While studying Church Planting Movements in Southeast Asia, one thing I learned was the importance of impartation. Impartation of passion, dreams, vision, and a heart for Jesus is the desire of every youth pastor. However, many times we get caught in the rut of doing ministry for students instead of ministry with students. We try and impart to students what we want them to learn by simply speaking it to them rather than living it out with them. In Church Planting Movements, David Garrison offers that the fifth element present in every church planting movement is “local leadership.” He notes, “Foreign missionaries understand that their role is to pass on their vision, passion, and skills to the local brothers and sisters with whom they serve” (186). Overseas, this looks like rising up people of peace who respond to the gospel and empowering them to do the work of ministry. In the states, many times doing ministry has been left for the “professional” ministers and lay members go about their lives with no real since of urgency or purpose. If we want this trend to change, we must begin teaching a different way, a new way, a way that ties belief and action together.
How does this happen?
As youth pastors we must find ways to do ministry alongside our students. This may look like anything from street evangelism to food pantry work, but the goal is to love God and love people (Matt. 22) with students rather than just telling them to do it. In addition, we must teach our older students how to become a ministerial presence. This can happen through Student Leadership Teams. David Garrison also notes that the goal is not to pass a baton, but to start with the baton their hands! We must give our students, especially the older ones, the opportunity and honor of serving the greater whole. In school and at home, students are given increased responsibility as they get older (or they should be), but at church many students have not been pushed to take on a greater leadership role. Student Leadership Teams can be a great way to get students to accept this next level of responsibility. Every Student Leadership Team should include VISION, MISSION, AND STANDARDS.

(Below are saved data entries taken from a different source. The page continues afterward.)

Background: an optimization exercise with open tools, aiming at small area, a short achievable clock period and few clock cycles. Do not read the settings as production practice.
Only simulation tests tie the RTL to the original design; equivalence was not proved.

Setup of the reference run:
Design raster_top, start of the top module:
module raster_top (
    input  logic                clk_i,
    input  logic                nrst_i,
    input  raster_pkg::addr_t   s_awaddr_i,
    input  logic                s_awvalid_i,
    output logic                s_awready_o,
    input  logic [31:0]         s_wdata_i,
    input  logic                s_wvalid_i,
    output logic                s_wready_o,
    output logic                s_bvalid_o,
    input  logic                s_bready_i,
    input  raster_pkg::addr_t   s_araddr_i,
    input  logic                s_arvalid_i,
    output logic                s_arready_o,
    output logic [31:0]         s_rdata_o,
    output logic                s_rvalid_o,
    input  logic                s_rready_i
);
    function automatic logic [47:0] rca48(input logic [47:0] a, input logic [47:0] b, input logic ci);
        logic c;
        c = ci;
        for (int i = 0; i < 48; i++) begin
            rca48[i] = a[i] ^ b[i] ^ c;
            c = (a[i] & b[i]) | (a[i] & c) | (b[i] & c);
        end
    endfunction
    function automatic logic [32:0] rca33(input logic [32:0] a, input logic [32:0] b, input logic ci);
        logic c;
        c = ci;
        for (int i = 0; i < 33; i++) begin
            rca33[i] = a[i] ^ b[i] ^ c;
            c = (a[i] & b[i]) | (a[i] & c) | (b[i] & c);
        end
    endfunction
    function automatic logic [31:0] rca32(input logic [31:0] a, input logic [31:0] b, input logic ci);
        logic c;
        c = ci;
        for (int i = 0; i < 32; i++) begin
            rca32[i] = a[i] ^ b[i] ^ c;
            c = (a[i] & b[i]) | (a[i] & c) | (b[i] & c);
        end
    endfunction
    function automatic logic [16:0] rca17(input logic [16:0] a, input logic [16:0] b, input logic ci);
        logic c;
        c = ci;
        for (int i = 0; i < 17; i++) begin
            rca17[i] = a[i] ^ b[i] ^ c;
  ...
For scale: ~7300 cells after synthesis, roughly 770 flip-flops, ~88 I/O pins, roughly 61000 sq um of cells after synthesis.
clock: 220.0 ns
lec_check: 0
abc_area: 1
abc_clock_period_in_ps: 40000
cap_margin: 20
cell_pad_in_sites_detail_placement: 1
cell_pad_in_sites_global_placement: 2
core_margin: 2
core_utilization: 35
cts_cluster_diameter: 150
cts_cluster_size: 16
gpl_routability_driven: 1
slew_margin: 20
standard.sh (not shown) runs the stock make flow with config.mk's settings and CLKGATE_MAP_FILE= SYNTH_SCRIPT=/design/flow/synth_recipe.tcl, a recipe that flattens the netlist after the stock synthesis.
==> flow/flow/run.sh <==
#!/bin/bash
# Own flow: the standard layout (standard.sh, unchanged synthesis) with
# two changes: port buffers are buf_2 instead of the default delay buffer,
# and the timing repair steps improve every path whose slack is below the
# margin, so the paths from the inputs and to the outputs get sized too.
set -o pipefail
export BUFFER_PORTS_ARGS="-buffer_cell sky130_fd_sc_hd__buf_2"
export SETUP_SLACK_MARGIN=175.0
export MATCH_CELL_FOOTPRINT=0
bash standard.sh > standard.log 2>&1
The flow did not stop early for the reference run: all stages ran, and the layout cleared the timing, DRC and antenna checks.
Testbench counts of the reference run, summed over its fixed seeds: cycles 33,684.
Changes in the trial run relative to the reference run:
- CTS_CLUSTER_SIZE changed from 16 to 20
-- flow/flow/run.sh --
<<< the reference run, line 8
export SETUP_SLACK_MARGIN=175.0
export MATCH_CELL_FOOTPRINT=0
>>> the trial run, line 8
export SETUP_SLACK_MARGIN=174.8
[summary]
- | final period utilization | the reference run vs the trial run | ≈ equal |
- Total of clock buffers placed in the layout: the trial run vs the reference run down 21
- Summary of the trial run over the reference run: number of cells on the worst reg-to-reg path lower, initial antenna violation count higher, count of multi-input combinational gates roughly the same, number of gates given a new drive strength after cts lower, critical path depth roughly the same.
- Register-to-register slack on the trial run is up relative to the reference run.
- Diff the reference run -> the trial run: post-synthesis instance total neither gained nor lost much; finished layout cell area lost 0.52%.


wip/maple:
Starting RTL as in the previous note.
## raster_top
module raster_top (
    input  logic                clk_i,
    input  logic                nrst_i,
    input  raster_pkg::addr_t   s_awaddr_i,
    input  logic                s_awvalid_i,
    output logic                s_awready_o,
    input  logic [31:0]         s_wdata_i,
    input  logic                s_wvalid_i,
    output logic                s_wready_o,
    output logic                s_bvalid_o,
    input  logic                s_bready_i,
    input  raster_pkg::addr_t   s_araddr_i,
    input  logic                s_arvalid_i,
    output logic                s_arready_o,
    output logic [31:0]         s_rdata_o,
    output logic                s_rvalid_o,
    input  logic                s_rready_i
);
clock: 220.0 ns
lec_check: 0
abc_area: 1
abc_clock_period_in_ps: 40000
cap_margin: 20
cell_pad_in_sites_detail_placement: 1
cell_pad_in_sites_global_placement: 2
core_margin: 2
core_utilization: 35
cts_cluster_diameter: 150
cts_cluster_size: 16
gpl_routability_driven: 1
slew_margin: 20
==> flow/flow/run.sh <==
#!/bin/bash
# Own flow: the standard layout (standard.sh, unchanged synthesis) with
# two changes: port buffers are buf_2 instead of the default delay buffer,
# and the timing repair steps improve every path whose slack is below the
# margin, so the paths from the inputs and to the outputs get sized too.
set -o pipefail
export BUFFER_PORTS_ARGS="-buffer_cell sky130_fd_sc_hd__buf_2"
export SETUP_SLACK_MARGIN=174.8
bash standard.sh > standard.log 2>&1
Testbench counts of wip/maple, summed over its fixed seeds: cycles 33,684.
For wip/delta, these inputs were changed with respect to wip/maple:
diff --git a/flow/flow/run.sh b/flow/flow/run.sh
--- a/flow/flow/run.sh
+++ b/flow/flow/run.sh
@@ -6,4 +6,4 @@
 set -o pipefail
 export BUFFER_PORTS_ARGS="-buffer_cell sky130_fd_sc_hd__buf_2"
-export SETUP_SLACK_MARGIN=174.8
+export SETUP_SLACK_MARGIN=175.2
 bash standard.sh > standard.log 2>&1
Findings:
wip/delta | status: complete | timing, DRC, antenna: pass
wip/maple -> wip/delta: number of input and output port buffers inserted delta 0, exact match
Detailed-route vias per instance: wip/delta vs wip/maple, no meaningful difference
On placed instance count, wip/delta and wip/maple are basically level.
wip/delta and wip/maple ended up with roughly the same minimum hold slack.
Largest fanout of any net on the critical path in wip/delta is 2 higher than in wip/maple
In the tables for wip/delta and wip/maple, worst max-slew margin expressed relative to the limit reads lower with wip/maple.
On final cycle utilization of the critical path, wip/delta tracks wip/maple almost exactly.
Row register-to-register slack: wip/delta lower / wip/maple higher
Looking at maximum clock skew at final layout, wip/delta sits below wip/maple.
[inputs] wip/amber vs wip/delta
# wip/delta
export LEC_CHECK = 0
export ABC_AREA = 1
export ABC_CLOCK_PERIOD_IN_PS = 40000
export CAP_MARGIN = 20
export CELL_PAD_IN_SITES_DETAIL_PLACEMENT = 1
export CELL_PAD_IN_SITES_GLOBAL_PLACEMENT = 2
export CORE_MARGIN = 2
export CORE_UTILIZATION = 35
export CTS_CLUSTER_DIAMETER = 150
export CTS_CLUSTER_SIZE = 16
export GPL_ROUTABILITY_DRIVEN = 1
export SLEW_MARGIN = 20
create_clock -name core_clock -period 220.0 [get_ports {clk_i}]
# wip/amber
export LEC_CHECK = 0
export ABC_AREA = 1
export ABC_CLOCK_PERIOD_IN_PS = 40000
export CAP_MARGIN = 20
export CELL_PAD_IN_SITES_DETAIL_PLACEMENT = 1
export CELL_PAD_IN_SITES_GLOBAL_PLACEMENT = 2
export CORE_MARGIN = 2
export CORE_UTILIZATION = 35
export CTS_CLUSTER_DIAMETER = 150
export CTS_CLUSTER_SIZE = 16
export GPL_ROUTABILITY_DRIVEN = 1
export GPL_TIMING_DRIVEN = 0
export SLEW_MARGIN = 20
create_clock -name core_clock -period 220.0 [get_ports {clk_i}]
diff --git a/flow/flow/run.sh b/flow/flow/run.sh
--- a/flow/flow/run.sh
+++ b/flow/flow/run.sh
@@ -6,4 +6,4 @@
 set -o pipefail
 export BUFFER_PORTS_ARGS="-buffer_cell sky130_fd_sc_hd__buf_2"
-export SETUP_SLACK_MARGIN=175.2
+export SETUP_SLACK_MARGIN=174.8
 bash standard.sh > standard.log 2>&1
wip/amber: PASS, flow complete, no timing, DRC or antenna violations. wip/delta reached the final stage; the timing, DRC and antenna checks on its layout passed. Lower number of vias per cell goes to wip/delta over wip/amber. Going from wip/delta to wip/amber, final design utilization rose by 0.15 points; total of fill cells in the finished design increased by about 0.6% relative to the old numbers.
The following lists how wip/ember was set up differently from wip/amber:
# wip/amber
export LEC_CHECK = 0
export ABC_AREA = 1
export ABC_CLOCK_PERIOD_IN_PS = 40000
export CAP_MARGIN = 20
export CELL_PAD_IN_SITES_DETAIL_PLACEMENT = 1
export CELL_PAD_IN_SITES_GLOBAL_PLACEMENT = 2
export CORE_MARGIN = 2
export CORE_UTILIZATION = 35
export CTS_CLUSTER_DIAMETER = 150
export CTS_CLUSTER_SIZE = 16
export GPL_ROUTABILITY_DRIVEN = 1
export GPL_TIMING_DRIVEN = 0
export SLEW_MARGIN = 20
create_clock -name core_clock -period 220.0 [get_ports {clk_i}]
# wip/ember
export LEC_CHECK = 0
export ABC_AREA = 1
export ABC_CLOCK_PERIOD_IN_PS = 40000
export CAP_MARGIN = 20
export CELL_PAD_IN_SITES_DETAIL_PLACEMENT = 1
export CELL_PAD_IN_SITES_GLOBAL_PLACEMENT = 2
export CORE_MARGIN = 2
export CORE_UTILIZATION = 35
export GPL_ROUTABILITY_DRIVEN = 1
export SLEW_MARGIN = 20
create_clock -name core_clock -period 220.0 [get_ports {clk_i}]
## What came out
Count of placed standard cells in the final layout, fillers left out: wip/ember vs wip/amber down 154
Taking wip/amber as the reference, in wip/ember global routing usage summed across all routing layers dropped 4.3 points; area occupied by multi-input gates climbed 0.36%; setup slack of the critical path after layout dropped 51 ps; wire length dropped about 11%.


Starting RTL as in the previous note.
export LEC_CHECK = 0
export ABC_AREA = 1
export ABC_CLOCK_PERIOD_IN_PS = 40000
export CAP_MARGIN = 20
export CELL_PAD_IN_SITES_DETAIL_PLACEMENT = 1
export CELL_PAD_IN_SITES_GLOBAL_PLACEMENT = 2
export CORE_MARGIN = 2
export CORE_UTILIZATION = 35
export CTS_CLUSTER_DIAMETER = 150
export CTS_CLUSTER_SIZE = 16
export GPL_ROUTABILITY_DRIVEN = 1
export SLEW_MARGIN = 20
create_clock -name core_clock -period 220.0 [get_ports {clk_i}]
==> flow/flow/run.sh <==
#!/bin/bash
# Own flow: the standard layout (standard.sh, unchanged synthesis) with
# two changes: port buffers are buf_2 instead of the default delay buffer,
# and the timing repair steps improve every path whose slack is below the
# margin, so the paths from the inputs and to the outputs get sized too.
set -o pipefail
export BUFFER_PORTS_ARGS="-buffer_cell sky130_fd_sc_hd__buf_2"
export SETUP_SLACK_MARGIN=174.6
export MATCH_CELL_FOOTPRINT=0
bash standard.sh > standard.log 2>&1
Testbench counts at the start, summed over its fixed seeds: cycles 33,684.
Edit:
--- a/flow/flow/run.sh
+++ b/flow/flow/run.sh
@@ -9 +8,0 @@
-export MATCH_CELL_FOOTPRINT=0
Result: The new run finished with timing, DRC and antenna clean; worst setup slack is unchanged; routed wire length stays the same; cell area is unchanged; die area does not change; non-clock buffer count stays the same; worst hold slack is unchanged.
Edit:
--- a/flow/flow/run.sh
+++ b/flow/flow/run.sh
@@ -8 +8 @@
-export SETUP_SLACK_MARGIN=174.6
+export SETUP_SLACK_MARGIN=174.8
--- a/flow/config.mk
+++ b/flow/config.mk
@@ -10 +10 @@
-export CAP_MARGIN = 20
+export CAP_MARGIN = 0
@@ -18 +18 @@
-export SLEW_MARGIN = 20
+export SLEW_MARGIN = 0
Outcome:
- via count goes down slightly
- worst hold slack improved by 0.0065 ns
- flip-flop and latch count stays the same
- worst setup slack got worse by 0.039 ns
- register-to-register slack improved by 0.21 ns


## v2
Another version of the RTL of raster_top (not shown whole).
Size: ~7300 cells after synthesis, ~770 flip-flops, ~88 I/O pins, roughly 61000 sq um of cells after synthesis.
==> flow/config.mk <==
export PLATFORM = sky130hd
export DESIGN_NAME = raster_top
export DESIGN_NICKNAME = raster_top
export VERILOG_FILES = /design/flow/design.v
export SDC_FILE = /design/flow/constraint.sdc
export NUM_CORES = 8
export LEC_CHECK = 0
export ABC_AREA = 1
export ABC_CLOCK_PERIOD_IN_PS = 40000
export CAP_MARGIN = 20
export CELL_PAD_IN_SITES_DETAIL_PLACEMENT = 0
export CELL_PAD_IN_SITES_GLOBAL_PLACEMENT = 0
export CORE_MARGIN = 2
export CORE_UTILIZATION = 35
export CTS_CLUSTER_DIAMETER = 150
export CTS_CLUSTER_SIZE = 20
export GPL_ROUTABILITY_DRIVEN = 1
export SLEW_MARGIN = 20
==> flow/constraint.sdc <==
create_clock -name core_clock -period 220.0 [get_ports {clk_i}]
set_input_delay 44.0000 -clock core_clock [delete_from_list [all_inputs] [get_ports {clk_i}]]
set_output_delay 44.0000 -clock core_clock [all_outputs]
set_load 0.01 [all_outputs]
==> flow/flow/run.sh <==
#!/bin/bash
# Own flow: the standard layout (standard.sh, unchanged synthesis) with
# two changes: port buffers are buf_2 instead of the default delay buffer,
# and the timing repair steps improve every path whose slack is below the
# margin, so the paths from the inputs and to the outputs get sized too.
set -o pipefail
export BUFFER_PORTS_ARGS="-buffer_cell sky130_fd_sc_hd__buf_2"
export SETUP_SLACK_MARGIN=174.6
bash standard.sh > standard.log 2>&1
In summary, v2 completed successfully, with a layout that passed the timing, DRC and antenna checks.
Testbench counts of v2, summed over its fixed seeds: cycles 33,452.
Modified inputs, v55 compared to v2
--- a/flow/config.mk
+++ b/flow/config.mk
@@ -11,2 +11,2 @@
-export CELL_PAD_IN_SITES_DETAIL_PLACEMENT = 0
-export CELL_PAD_IN_SITES_GLOBAL_PLACEMENT = 0
+export CELL_PAD_IN_SITES_DETAIL_PLACEMENT = 1
+export CELL_PAD_IN_SITES_GLOBAL_PLACEMENT = 2
Findings:
Worst-margin pin slew for v55: 0.053 ns up relative to v2
Taking v2 as the reference, in v55 post-layout minimum cycle time shows an increase of 0.067 ns, worst setup slack shows a reduction of 0.067 ns, detailed-router iteration count before antenna repair shows a reduction of 4.
Looking at timing endpoint of the critical path, the rdata_q[25]$_DFFE_PP_ result is from v2; the s_rdata_o[5] one comes from v55.
Compared with v2, in v55 number of global-route vias before repair went up, period utilization neither gained nor lost much, core utilization stayed essentially flat, initial antenna violation count fell 3.
v55 ended with every stage complete and zero timing, DRC or antenna violations.
v2 completed every stage of the flow, and the final layout passed the timing, DRC and antenna checks.
diff inputs: v55 => v22
--- a/flow/config.mk
+++ b/flow/config.mk
@@ -14 +14 @@
-export CORE_UTILIZATION = 35
+export CORE_UTILIZATION = 45
@@ -16 +16 @@
-export CTS_CLUSTER_SIZE = 20
+export CTS_CLUSTER_SIZE = 16
Findings:
The run showing the smaller worst hold slack is v22.
Final instance count without filler cells: v22 vs v55 down about 5.5%
The wire length of the first global-routing pass in v22 was lower than what v55 gave.
Compare v22 and v55 | average vias per placed instance higher: v22
v55 → v22: number of placed instances, taps included saw a decrease, fraction of cell area in non-clock buffers saw little to no change.
Any difference in portion of the clock cycle consumed by the worst path in the final layout between v22 and v55 is small enough to ignore.
Re number of buffers and inverters on the critical path: v22 is 3 up on v55.
Going from v55 to v22, routed wire length shrank by a little under 10%.
v22 vs. v55: final design instance area without fill -0.76%, maximum cell stage delay along the critical path increased 0.28 ns.
Modified inputs, v6 compared to v22
--- a/flow/flow/run.sh
+++ b/flow/flow/run.sh
@@ -7 +7 @@
-export BUFFER_PORTS_ARGS="-buffer_cell sky130_fd_sc_hd__buf_2"
+export BUFFER_PORTS_ARGS="-buffer_cell sky130_fd_sc_hd__buf_4"
--- a/flow/config.mk
+++ b/flow/config.mk
@@ -14 +14 @@
-export CORE_UTILIZATION = 45
+export CORE_UTILIZATION = 35
Results
- Reported for v6 and v22, share of synthesized area occupied by flip-flops and latches turned out identical to the last digit.
- v6 has completed all stages; timing, DRC and antenna checks passed.
- v6 vs. v22: count of plain and timing-repair buffers picked up an extra 16; critical path depth shows a reduction of 6.


P:
Starting RTL as in the previous note.
Settings: LEC_CHECK=0, ABC_AREA=1, ABC_CLOCK_PERIOD_IN_PS=40000, CAP_MARGIN=20, CELL_PAD_IN_SITES_DETAIL_PLACEMENT=1, CELL_PAD_IN_SITES_GLOBAL_PLACEMENT=2, CORE_MARGIN=2, CORE_UTILIZATION=35, CTS_CLUSTER_DIAMETER=150, CTS_CLUSTER_SIZE=16, GPL_ROUTABILITY_DRIVEN=1, SLEW_MARGIN=20; clock period 220.0 ns.
==> flow/flow/run.sh <==
#!/bin/bash
# Own flow: the standard layout (standard.sh, unchanged synthesis) with
# two changes: port buffers are buf_2 instead of the default delay buffer,
# and the timing repair steps improve every path whose slack is below the
# margin, so the paths from the inputs and to the outputs get sized too.
set -o pipefail
export BUFFER_PORTS_ARGS="-buffer_cell sky130_fd_sc_hd__buf_2"
export SETUP_SLACK_MARGIN=174.6
bash standard.sh > standard.log 2>&1
Testbench counts of P, summed over its fixed seeds: cycles 33,452.
### P -> Q
- changing CTS_CLUSTER_SIZE from 16 to 20
- changing GPL_ROUTABILITY_DRIVEN from 1 to 0
--- outcome ---
- [Q vs P] worst hold-check slack: lower in Q
- ~same global-route usage in Q and P
- Taking P as the reference, in Q cell count essentially unchanged, met3 track demand over resource down 0.75 points.
### Q -> R
- changing GPL_ROUTABILITY_DRIVEN from 0 to 1
- setting PLACE_DENSITY to 0.75 for the first time
[summary]
Cell count delta (R -> Q): insignificant
Re detailed-routed wire length on met3: Q was lower than R.
Cmp R vs Q: count of buffer and inverter cells on the critical path higher in R
There was hardly any difference in post-route clock period utilization between R and Q.

afterwards: timing with drivers on the ports:
In the flow no input, the clock included, has a driving cell. The finished layouts below were timed again as built, in two steps. Step 1: set_driving_cell puts a clkbuf_16 on clk_i and a buf_2 on each other input, an assumption about the parent block. Step 2 moves the port delays by t, midway between the first and last clock arrival at a register: inputs arrive t later, outputs are due t later. That takes back most of the time a late clock gives input paths. a / b / c = ideal ports / drivers / drivers and shift; a / b = the first two.
| run | shift t [ns] | slack for setup (ns) | worst setup path after step 2 | clock arrival spread, ns | worst data-port slew with drivers (ns) |
|---|---|---|---|---|---|
| the reference run | 0.838 | 174.651 / 174.558 / 174.261 | input to register | 0.051 / 0.051 | 0.23 |
| the trial run | 0.834 | 174.426 / 174.334 / 174.058 | input to register | 0.064 / 0.063 | 0.24 |
| wip/maple | 0.853 | 174.386 / 174.293 / 173.989 | input to register | 0.066 / 0.067 | 0.21 |
| wip/delta | 0.838 | 174.688 / 174.593 / 174.396 | input to register | 0.057 / 0.057 | 0.21 |
| wip/amber | 0.836 | 174.457 / 174.368 / 174.011 | input to register | 0.064 / 0.064 | 0.04 |
| wip/ember | 0.845 | 174.406 / 174.320 / 174.030 | input to register | 0.039 / 0.039 | 0.22 |
| the first run of note 3 | 0.833 | 174.405 / 174.312 / 173.925 | input to register | 0.042 / 0.042 | 0.11 |
| the second run of note 3 | 0.833 | 174.405 / 174.312 / 173.925 | input to register | 0.042 / 0.042 | 0.11 |
| the third run of note 3 | 0.857 | 174.366 / 174.282 / 174.050 | input to register | 0.043 / 0.043 | 0.21 |
| v2 | 0.788 | 174.618 / 174.655 / 173.877 | input to register | 0.049 / 0.049 | 0.10 |
| v55 | 0.778 | 174.551 / 174.467 / 173.890 | input to register | 0.058 / 0.058 | 0.13 |
| v22 | 0.803 | 174.554 / 174.519 / 173.808 | input to register | 0.064 / 0.064 | 0.13 |
| v6 | 0.820 | 174.563 / 174.474 / 173.884 | input to register | 0.047 / 0.046 | 0.08 |
| P | 0.846 | 174.521 / 174.428 / 173.914 | input to register | 0.054 / 0.054 | 0.15 |
| Q | 0.781 | 174.609 / 174.517 / 173.916 | input to register | 0.050 / 0.050 | 0.11 |
| R | 0.778 | 174.625 / 174.578 / 173.911 | input to register | 0.052 / 0.052 | 0.11 |
After both steps setup and hold are still met in every run listed. The setup slack of v22, which loses most, moves by -0.035 ns with the drivers and by -0.746 ns with both steps.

VISION: Student Leadership Teams can serve many purposes and should be approached with great discernment. First, SLT’s can help give direction and vision to the programming of a ministry. Getting a students input can often help us stay current on the spiritual climate of our student body. While we spend our days in prayer and in thought about what will best serve our students, simply asking them where they need help or what issues they are dealing with will give us the best perspective.
MISSION: The problem, many times, is that a SLT meeting can turn into nothing but a junior/senior hang out. We assess our ministry, but give our students no real goal to accomplish. A SLT must function to both give and receive direction. This means you should have a plan for your team to accomplish before the next meeting. There should be some purpose you want them to serve or task they need to accomplish. This is part of maturity. When you are given a place of privilege, there will be greater expectations. (I think I heard this from Spiderman 2.)
STANDARDS: This is the hard one that ties the first two together. In an effective SLT there should be standards for being part of the team. Agreeing to become a student leader means agreeing to serve the student ministry. In addition, to become a member of the SLT you are committing to both give direction and receive instruction. Failure to contribute or follow though with decisions made may mean you are not ready for a leadership position. This may sound harsh, but it is important that we instill in students an understanding of what it means to become a leader.
What are your thoughts? What roles do your students play? How does your SLT function?